The SDK now emits OpenTelemetry spans for hosted task helpers, hosted benchmark
helpers, event streams, and local `arbitrate()` runs. If you already configure
OpenTelemetry in your app, the SDK reuses the active provider. If you want the
SDK to export directly to Axiom, set the same env vars used by the API before
constructing `AgoraArbitrator`:

```bash
export AGORA_AXIOM_ENABLED=true
export AGORA_AXIOM_TOKEN=axiom_xxx
export AGORA_AXIOM_TRACES_DATASET=agora-traces
export AGORA_AXIOM_BASE_URL=https://AXIOM_ORG.axiom.co
export AGORA_AXIOM_CAPTURE_CONTENT=metadata_only
```

By default, capture mode should stay `metadata_only`. The SDK records operation
type, task or benchmark IDs, mechanism, latency, token counts, estimated cost,
and stream counts. It does not send prompts, model outputs, or tool payloads
unless you explicitly switch to `full`.

For attribution without adding constructor args, the SDK also reads optional
identity env vars:

```bash
export AGORA_SDK_WORKSPACE_ID=workspace_123
export AGORA_SDK_ACTOR_ID=user:alice
export AGORA_SDK_ACTOR_TYPE=user
export AGORA_SDK_APPLICATION=notebook-research
```

Hosted SDK calls that use first-party Agora API keys automatically tag spans
with `agora.actor.type=api_key` and `agora.actor.id=api_key:<public_id>`. For
local SDK runs, set the `AGORA_SDK_*` env vars above if you want direct Axiom
traces to be queryable by workspace or actor.

### Hosted API URL policy

Hosted SDK calls resolve the canonical Cloud Run backend automatically.
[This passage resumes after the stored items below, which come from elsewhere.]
<file path="src/sv/coo_sparse_matrix_vector_multiply_core_defines.svh">
// Assertion macros shared by the sparse matrix-vector core.
// Depends on nothing; the including module supplies i_clk and i_rst_n.
`ifndef COO_SPARSE_MATRIX_VECTOR_MULTIPLY_CORE_DEFINES_SVH
`define COO_SPARSE_MATRIX_VECTOR_MULTIPLY_CORE_DEFINES_SVH

// Same-cycle implication, checked outside reset.
`define COO_ASSERT_NOW(lbl, ante, cons, msg) \
    lbl: assert property (@(posedge i_clk) disable iff (!i_rst_n) (ante) |-> (cons)) \
        else $error(msg);

// Next-cycle implication, checked outside reset.
`define COO_ASSERT_NEXT(lbl, ante, cons, msg) \
    lbl: assert property (@(posedge i_clk) disable iff (!i_rst_n) (ante) |=> (cons)) \
        else $error(msg);

`endif

</file>
<file path="src/sv/coo_pkg.sv">
// Types, codes and constants of the COO sparse matrix-vector core.
// Used by coo_front, coo_queue, coo_back and the top level.
package coo_pkg;

    localparam int unsigned COO_VECTOR_SIZE = 1024;
    localparam int unsigned IDX_W           = 10;
    localparam int unsigned VLEN_W          = 11;
    localparam int unsigned VAL_W           = 32;
    localparam int unsigned ACC_W           = 48;
    localparam int unsigned Q_DEPTH         = 4;
    localparam int unsigned Q_PTR_W         = 2;
    localparam int unsigned Q_CNT_W         = 3;

    localparam logic [VLEN_W-1:0] VLEN_RESET = 11'd1024;

    localparam logic STATUS_OK  = 1'b0;
    localparam logic STATUS_ERR = 1'b1;

    typedef enum logic [1:0] {
        OP_LOAD_X = 2'd0,
        OP_LOAD_Y = 2'd1,
        OP_ACCUM  = 2'd2,
        OP_READ_Y = 2'd3
    } t_op;

    typedef enum logic [2:0] {
        K_ERROR,
        K_LOAD_X,
        K_LOAD_Y,
        K_ACCUM,
        K_READ
    } t_kind;

    typedef enum logic [2:0] {
        ST_IDLE,
        ST_EXEC,
        ST_MUL,
        ST_RND,
        ST_ACC
    } t_back_state;

    typedef struct packed {
        t_op                    op;
        logic [IDX_W-1:0]       row_index;
        logic [IDX_W-1:0]       col_index;
        logic signed [VAL_W-1:0] value;
    } t_item;

    typedef struct packed {
        logic                    status;
        logic [IDX_W-1:0]        y_index;
        logic signed [ACC_W-1:0] y_value;
    } t_result;

    // Classified request; for an error the offending index sits in row_index.
    typedef struct packed {
        t_kind                   kind;
        logic [IDX_W-1:0]        row_index;
        logic [IDX_W-1:0]        col_index;
        logic signed [VAL_W-1:0] value;
    } t_cmd;

endpackage

</file>
<file path="src/sv/coo_queue.sv">
// Short command queue between the front end and the execution unit.
// Uses t_cmd and the queue sizing constants from coo_pkg.
module coo_queue import coo_pkg::*; (
    input  logic i_clk,
    input  logic i_rst_n,
    input  logic i_push,
    input  t_cmd i_cmd,
    output logic o_full,
    input  logic i_pop,
    output logic o_valid,
    output t_cmd o_cmd
);

    t_cmd               r_slot [Q_DEPTH];
    logic [Q_PTR_W-1:0] r_wr_ptr;
    logic [Q_PTR_W-1:0] r_rd_ptr;
    logic [Q_CNT_W-1:0] r_count;

    assign o_full  = (r_count == Q_CNT_W'(Q_DEPTH));
    assign o_valid = (r_count != '0);
    assign o_cmd   = r_slot[r_rd_ptr];

    always_ff @(posedge i_clk) begin
        if (!i_rst_n) begin
            r_wr_ptr <= '0;
            r_rd_ptr <= '0;
            r_count  <= '0;
        end else begin
            if (i_push) begin
                r_wr_ptr <= r_wr_ptr + 1'b1;
            end
            if (i_pop) begin
                r_rd_ptr <= r_rd_ptr + 1'b1;
            end
            if (i_push && !i_pop) begin
                r_count <= r_count + 1'b1;
            end else if (i_pop && !i_push) begin
                r_count <= r_count - 1'b1;
            end
        end
    end

    always_ff @(posedge i_clk) begin
        if (i_push) begin
            r_slot[r_wr_ptr] <= i_cmd;
        end
    end

endmodule

</file>
<file path="config.mk">
export PLATFORM = sky130hd
export DESIGN_NAME = coo_queue
export DESIGN_NICKNAME = d
export VERILOG_FILES = /design/src/sv/coo_sparse_matrix_vector_multiply_core_defines.svh /design/src/sv/coo_pkg.sv /design/src/sv/coo_queue.sv
export SDC_FILE = /design/constraint.sdc
export NUM_CORES = 1
export LEC_CHECK = 0
export ABC_CLOCK_PERIOD_IN_PS = 4350
export BUFFER_PORTS_ARGS = -buffer_cell sky130_fd_sc_hd__clkbuf_2
export CAP_MARGIN = 20
export CELL_PAD_IN_SITES_DETAIL_PLACEMENT = 1
export CELL_PAD_IN_SITES_GLOBAL_PLACEMENT = 1
export CORE_UTILIZATION = 36
export CTS_CLUSTER_DIAMETER = 50
export DETAILED_ROUTE_END_ITERATION = 8
export HOLD_SLACK_MARGIN = 0.05
export PLACE_DENSITY_LB_ADDON = 0.1
export RECOVER_POWER = 100
export SLEW_MARGIN = 20
export SYNTH_ARGS = -nofsm -noshare
export SYNTH_HDL_FRONTEND = slang
export SYNTH_SLANG_ARGS = --single-unit
export TNS_END_PERCENT = 100
</file>
<file path="constraint.sdc">
create_clock -name i_clk -period 4.35 [get_ports i_clk]
set_clock_uncertainty 0.05 [all_clocks]
set_input_delay 0.87 -clock i_clk [delete_from_list [all_inputs] [get_ports i_clk]]
set_output_delay 0.87 -clock i_clk [all_outputs]
set_load 0.03 [all_outputs]
</file>
==> summary.txt <==
Logic synthesis
  – Yosys cell types: 21
  – Sequential fraction of the synthesis area: 80.3%
  – Post-Syn Instances: 330
  – Avg Inst Size Synth: 25.6 um2
  – FF+latch count, synth: 229
  – Top cell type's share of synthesized area: 78.2%
  – Synth Net Count: 395
  – Synth warn: 0
  – Mapped cell area: 8450 um2
  – Area contributors post-synth: edfxtp_1 (78%), mux4_2 (13%), dfxtp_1 (2.1%)
  – Yosys top cell by area: edfxtp_1

Route
  – Routed vias: 3769
  – Drt initial violations: 118
  – Wirelength, routed: 15800 um
  – TritonRoute pass-1 iters: 4
  – Vias per inst: 4.72
  – Wire length per cell: 19.7 um
  – DRC: 0
  – Antenna viol nets, final: 0

Placed design
  – RePlAce Congestion: 0.668
  – Port Buffers: 115
  – Dpl hpwl: 8590 um

Clocking
  – Cts hold-fix bufs: 0
  – Clock buffer count from CTS: 27
  – TritonCTS Sinks: 229
  – Clock transition at path regs: 50 ps
  – Latest clock arrival within the worst-skew pair: 510 ps
  – CTS max path bufs: 3
  – Post-CTS setup buffers: 0
  – Post_cts resized: 0
  – Htree depth: 1
  – Clk root buf: clkbuf_16
  – CTS tree: yes

Layout
  – Nets: 528
  – Layout cells sized above 1: 19.8%
  – Filler cells: 2189
  – P&R area growth vs syn: 18.8%

Critical path
  – Worst Path Buf+Inv: 1
  – Crit-path max FO: 55
  – CP Cell Sequence: clkbuf_1 > and2_1
  – Slowest cell on crit path: and2_1
  – Worst EP arrival: 3440 ps
  – R2R Setup Slk: 1040 ps
  – Worst EP required: 4360 ps
  – Setup crit start kind: primary input
  – Cell family with most CP delay: simple AND/OR/NAND/NOR gates
  – Setup Crit Path Kind: primary input to register
  – Crit path largest cell delay: 2280 ps
  – Critical Path Sink Type: register

Timing
  – Actual slew at the worst max-slew pin: 3050 ps
  – Fin. Hold Viols: 0
  – Final worst path period need: 3430 ps
  – # setup viols final: 0
  – Fin crit share: 78.9%
  – RSZ-0062 raised after global routing: no
  – Final max-slew violation count: 224
  – Max Clock Freq: 291 MHz
  – Relative slew slack: -104%
  – Setup TNS: 0 ps

Min path
  – Worst min-delay path class: register to register

Floorplanning
  – Die ar.: 24100 um2
  – CORE AREA: 22800 um2
  – # IOs: 116
  – Initial Util: 37.0%
  – Chip Width: 155 um
  – Row count: 55
  – Die Y: 155 um

Power and ir drop
  – Power consumption: 5.28 mW
  – Pwr Density: 526 nW/um2
  – Switch Pwr: 1.25 mW
  – Lkg Pwr: 3.12 nW
  – Seq pwr share: 49.3%
  – P_int: 4.04 mW
  – Max VDD drop: 268 uV
  – Clock power share: 40.8%
  – Comb power frac: 9.9%
  – Switching Fraction: 23.6%

Status
  – Status: complete, but fails checks
  – Violated checks: capacitance limit, slew limit

Global routing
  – Global-route wire length before repair: 24000 um
  – Global route total overflow: 0
  – Gr usage total: 13.4%
  – Largest net degree at the start of global routing: 56
  – Vias in the first global route: 4224
  – Initial antenna violation count: 2

Job
  – Max Cap Viol: 4
[worst register-to-register path, delay by kind of cell (launching register included)]
kind | cells | cell delay, ps
fa+ha+maj | 1 | 160
simple gates | 1 | 2210
flops | 1 | 400
[cell usage after synthesis]
master,number
nor3b_1,1
inv_1,4
o21ai_0,1
a21boi_0,1
buf_2,5
xnor2_1,2
dfxtp_1,9
nand2_1,1
edfxtp_1,220
mux4_2,50
or3_1,2
buf_12,5
buf_6,1
fa_1,1
and2_1,9
xor2_1,3
mux2i_1,2
ha_1,5
mux4_1,5
clkbuf_2,1
nor2b_1,2
[state kept, by name, indices dropped and copies added, names as in the netlist, named ones only]
name and cells:
r_count 3, r_rd_ptr 2, r_slot 220, r_wr_ptr 2
[power by group through the flow]
| stage | logic, mW | registers [mW] | clock network, mW |
|---|---|---|---|
| 2_1_floorplan | 0.432 | 2.60 | 0 |
| 3_3_place_gp | 0.561 | 2.64 | 0 |
| 3_5_place_dp | 0.567 | 2.65 | 0 |
| 4_1_cts | 0.569 | 2.60 | 2.21 |
| 5_1_grt | 0.563 | 2.62 | 2.29 |
| 6_report | 0.521 | 2.61 | 2.16 |
[metrics by stage]
stage | hold WS, ps | std cells | cell area [um2] | setup slack (ps) | util, %
floorplan | 417 | 330 | 8450 | 1710 | -
global placement | 442 | 747 | 9320 | 1450 | 40.8
detailed placement | 455 | 747 | 9320 | 1440 | 40.8
CTS | 465 | 797 | 10200 | 872 | 44.6
global route | 485 | 797 | 10000 | 620 | 43.9
finish | 461 | 799 | 10000 | 918 | 43.9
[worst paths after layout]
path	endpoint	depth (start not counted)	start
setup reg to reg	r_slot[1][13]	2	r_wr_ptr[0]
setup / recovery	r_slot[1][13]	2	i_push
hold / removal	r_count[2]	2	r_count[2]
hold reg to reg	r_count[2]	2	r_count[2]
[kinds of logic after synthesis]
| family | Yosys count | share of synthesized area [%] |
|---|---|---|
| DFF | 229 | 80.3 |
| muxes | 57 | 15.1 |
| buffers and inverters | 16 | 1.85 |
| and+or+nand+nor | 15 | 1.10 |
| adders and majority gates | 6 | 0.977 |
| xor gates and xnor gates | 5 | 0.518 |
| AOI/OAI and AO/OA | 2 | 0.148 |
[layer usage]
layer	part of all wire [%]	global-route usage (%)	vias to the layer above	wire length, um
met5	0	0	-	0
met3	5.6	3.59	22	881
met2	52	23.4	86	8200
met1	40	16.4	1982	6350
li1	-	-	1679	-
met4	2.2	3.92	0	343
[cell type report]
type | instances | area (um2) | share of cell area (%)
sequential | 229 | 6790 | 67.7
antenna | 2 | 5.00 | 0.0499
clock buffer | 37 | 743 | 7.40
tap | 313 | 392 | 3.90
multi-input combinational | 85 | 1510 | 15.0
clock inverter | 13 | 126 | 1.26
inverter | 4 | 15.0 | 0.150
timing repair buffer | 116 | 455 | 4.54
[placed cells by master (no fill, tap or decap), drive strengths merged]
cell type and n:
nor2b 2, clkbuf 152, or3 2, ha 5, mux4 55, buf 1
a21boi 1, and2 9, clkinvlp 2, edfxtp 220, o21ai 1, clkinv 7
inv 6, nor3b 1, dfxtp 9, diode 2, xnor2 2, nand2 1
mux2i 2, xor2 3, fa 1, bufinv 2
(Power assumes the default switching activity.)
Do not pass a manual
hosted URL in normal usage. For internal testing only, set `AGORA_ALLOW_API_URL_OVERRIDE=1`
and `AGORA_API_URL=https://your-dev-backend.example.com` before constructing the SDK.

## Verification Controls

- `AgoraArbitrator` defaults to 4-agent hosted execution, the canonical Cloud Run API URL,
  and strict receipt verification.
- `AgoraNode` supports `strict_verification`, `solana_wallet`, and async cleanup pass-through for parity with `AgoraArbitrator`.
- Set `strict_verification=False` only when intentionally opting into lenient verification behavior.

## Maintainer Release Notes

- Current release process is documented in `../docs/release-operations.md`.
- Current package target is `agora-arbitrator-sdk==0.1.0a17`.
- Preferred publish path is the trusted GitHub workflow in `.github/workflows/deploy-sdk.yml`.